[Start of Attachment]

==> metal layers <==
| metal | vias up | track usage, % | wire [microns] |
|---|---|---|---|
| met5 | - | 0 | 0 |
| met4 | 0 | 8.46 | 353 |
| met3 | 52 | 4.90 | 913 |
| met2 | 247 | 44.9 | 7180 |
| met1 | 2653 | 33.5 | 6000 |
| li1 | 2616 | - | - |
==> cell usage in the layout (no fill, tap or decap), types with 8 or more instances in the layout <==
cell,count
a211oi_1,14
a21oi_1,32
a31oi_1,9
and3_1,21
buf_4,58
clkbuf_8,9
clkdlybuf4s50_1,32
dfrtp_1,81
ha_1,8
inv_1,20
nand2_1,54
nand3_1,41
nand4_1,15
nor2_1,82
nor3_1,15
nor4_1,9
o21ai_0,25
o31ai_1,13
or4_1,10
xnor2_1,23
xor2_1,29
`src/rtl/th_imem.sv`:
```
// Instruction-memory responder for the threaded TTA fetch path: loader-filled word array,
// in-order read responses. Define TH_IMEM_WAITSTATE_EN to add the IDLE/WAIT/RESP wait-state engine.
module th_imem #(
  parameter int ADDRESS = 10,
  parameter int MEMBITS = 4,
  parameter int WIDTH   = 32,
  parameter int WAIT    = 2
) (
  input  logic               clock,
  input  logic               reset_n,
  input  logic               enable_i,
  input  logic               m_read_i,
  output logic               m_rack_o,
  input  logic [ADDRESS-1:0] m_addr_i,
  output logic               m_ready_o,
  output logic [WIDTH-1:0]   m_data_o,
  input  logic               ld_write_i,
  input  logic [MEMBITS-1:0] ld_addr_i,
  input  logic [WIDTH-1:0]   ld_data_i,
  output logic               busy_o
);

  localparam int DEPTH = 2 ** MEMBITS;

  logic [WIDTH-1:0]   mem [DEPTH];
  logic [MEMBITS-1:0] req_idx;

  // Upper request address bits alias onto the array; they are intentionally ignored.
  logic unused_addr_hi;
  assign unused_addr_hi = ^m_addr_i[ADDRESS-1:MEMBITS];
  assign req_idx        = m_addr_i[MEMBITS-1:0];

  // NOTE: the array has no reset; contents are defined only by loader writes.
  always_ff @(posedge clock) begin
    if (ld_write_i) mem[ld_addr_i] <= ld_data_i;
  end

`ifdef TH_IMEM_WAITSTATE_EN

  typedef enum logic [1:0] {S_IDLE, S_WAIT, S_RESP} state_t;

  localparam int CNT_W = (WAIT > 0) ? $clog2(WAIT + 1) : 1;

  state_t             state;
  state_t             state_next;
  logic [CNT_W-1:0]   count;
  logic [MEMBITS-1:0] addr_q;
  logic [MEMBITS-1:0] rd_idx;
  logic               accept;
  logic               load_data;

  assign accept = m_read_i & enable_i & ~ld_write_i & reset_n & (state == S_IDLE);

  // NOTE: all sequential state uses non-blocking assignments so every flop samples pre-edge values.
  always_ff @(posedge clock) begin
    if (!reset_n) begin
      state  <= S_IDLE;
      count  <= '0;
      addr_q <= '0;
    end else begin
      state <= state_next;
      if (accept) begin
        count  <= CNT_W'(WAIT);
        addr_q <= req_idx;
      end else if (state == S_WAIT) begin
        count <= count - CNT_W'(1);
      end
    end
  end

  // The counter reaches zero on the same edge that enters RESP.
  always_comb begin
    state_next = state;
    case (state)
      S_IDLE: if (accept) state_next = (WAIT == 0) ? S_RESP : S_WAIT;
      S_WAIT: if (count == CNT_W'(1)) state_next = S_RESP;
      S_RESP: state_next = S_IDLE;
      default: state_next = S_IDLE;
    endcase
  end

  always_comb begin
    m_rack_o  = accept;
    m_ready_o = (state == S_RESP);
    busy_o    = (state != S_IDLE);
  end

  // The array is read on the RESP-entry edge, so late loader writes to the latched address are returned.
  assign load_data = (state_next == S_RESP) && (state != S_RESP);
  assign rd_idx    = (state == S_IDLE) ? req_idx : addr_q;

  always_ff @(posedge clock) begin
    if (!reset_n)       m_data_o <= '0;
    else if (load_data) m_data_o <= mem[rd_idx];
  end

`else

  logic accept_q;

  // WAIT only matters when wait states are compiled in.
  logic [31:0] unused_wait;
  assign unused_wait = 32'(WAIT);

  assign m_rack_o = m_read_i & enable_i & ~ld_write_i & reset_n;

  // NOTE: all sequential state uses non-blocking assignments so every flop samples pre-edge values.
  always_ff @(posedge clock) begin
    if (!reset_n) begin
      accept_q <= 1'b0;
      m_data_o <= '0;
    end else begin
      accept_q <= m_rack_o;
      if (m_rack_o) m_data_o <= mem[req_idx];
    end
  end

  assign m_ready_o = accept_q;
  assign busy_o    = accept_q;

`endif

endmodule

```
`config.mk`:
```
export PLATFORM = sky130hd
export DESIGN_NAME = th_imem
export DESIGN_NICKNAME = d
export VERILOG_FILES = /design/src/rtl/th_imem.sv
export SDC_FILE = /design/constraint.sdc
export NUM_CORES = 1
export LEC_CHECK = 0
export ABC_AREA = 1
export CAP_MARGIN = 20
export CORE_MARGIN = 4
export CORE_UTILIZATION = 46
export CTS_CLUSTER_DIAMETER = 60
export DETAILED_ROUTE_END_ITERATION = 6
export MAX_ROUTING_LAYER = met4
export PLACE_DENSITY_LB_ADDON = 0.08
export REMOVE_ABC_BUFFERS = 1
export SYNTH_ARGS = -nofsm -noshare
export SYNTH_HDL_FRONTEND = slang
export SYNTH_SLANG_ARGS = --single-unit
```
`constraint.sdc`:
```
create_clock -name clock -period 6.3 [get_ports clock]
set_clock_uncertainty 0.2 [all_clocks]
set_input_delay 1.575 -clock clock [delete_from_list [all_inputs] [get_ports clock]]
set_output_delay 1.575 -clock clock [all_outputs]
set_load 0.02 [all_outputs]
```
After elaboration in Yosys (flattened, before gate mapping)
Memories as Yosys holds them, arrays and structs flattened. A register that Yosys moved wholly into a read port is not among the register bits. Index checks and enable logic that the tools add are counted.

Add/sub/neg operators: 0. Multipliers: 0. Divide/modulo/power cells: 0. $lt $le $gt $ge: 0. Equal/unequal tests: 0. Shift operators: 0. Multiplexer cells: 2. Bitwise operators: 4. Reductions and logical operators: 1.

Operator list (count): $and A1 B1 Y1 (3); $mux W1 (2); $logic_not A1 Y1 (1); $not A1 Y1 (1).

Register bits after elaboration: 1. Latch bits: 0. Memory bits (writable): 512. Memory bits (read-only): 0. Input bits: 51. Output and inout port bits: 35. Logic and storage cells: 9. Memories: 1.

Memories: mem (depth 16, bits a word 32, read ports 1, clocked after memory_dff 1, write ports 1, line 25) `logic [WIDTH-1:0] mem [DEPTH];`.

Logic depth before layout (Yosys ltp)
Depth after elaboration: 3. Gate-level depth with buffers: 12. Mapped depth without buffers: 9.

Least setup slack after synthesis
No wires, ideal clock.

Kind: input port to output port. From: in reset_n. To: out m_rack_o. Arrival: 2292 ps. Data required time: 4525 ps. Setup slack: 2233 ps. Stages: 4. Buffers on the path: 3. Cell sequence: clkbuf_1 -> and3_1 -> buf_2 -> buf_2.

Cells in the longest elaborated chain, start to end: 1.

RTL lines: from (decl) (line 10) `input logic reset_n,`; $and A1 B1 Y1 (line 105) `assign m_rack_o = m_read_i & enable_i & ~ld_write_i & reset_n;`; to (decl) (line 13) `output logic m_rack_o,`.

Every way passes these cells.

Worst setup path in the final report
From: in ld_write_i. To: out m_rack_o.

Cells in the longest elaborated chain, start to end: 3.

RTL lines: from (decl) (line 17) `input logic ld_write_i,`; $not A1 Y1 (line 105); $and A1 B1 Y1 (2 in series) (line 105).

Every way passes these cells.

[End of Attachment]

Wherever the word "usage" occurs in a line of the listing, copy that line.

[FINISHED TASK]:
| metal | vias up | track usage, % | wire [microns] |
==> cell usage in the layout (no fill, tap or decap), types with 8 or more instances in the layout <==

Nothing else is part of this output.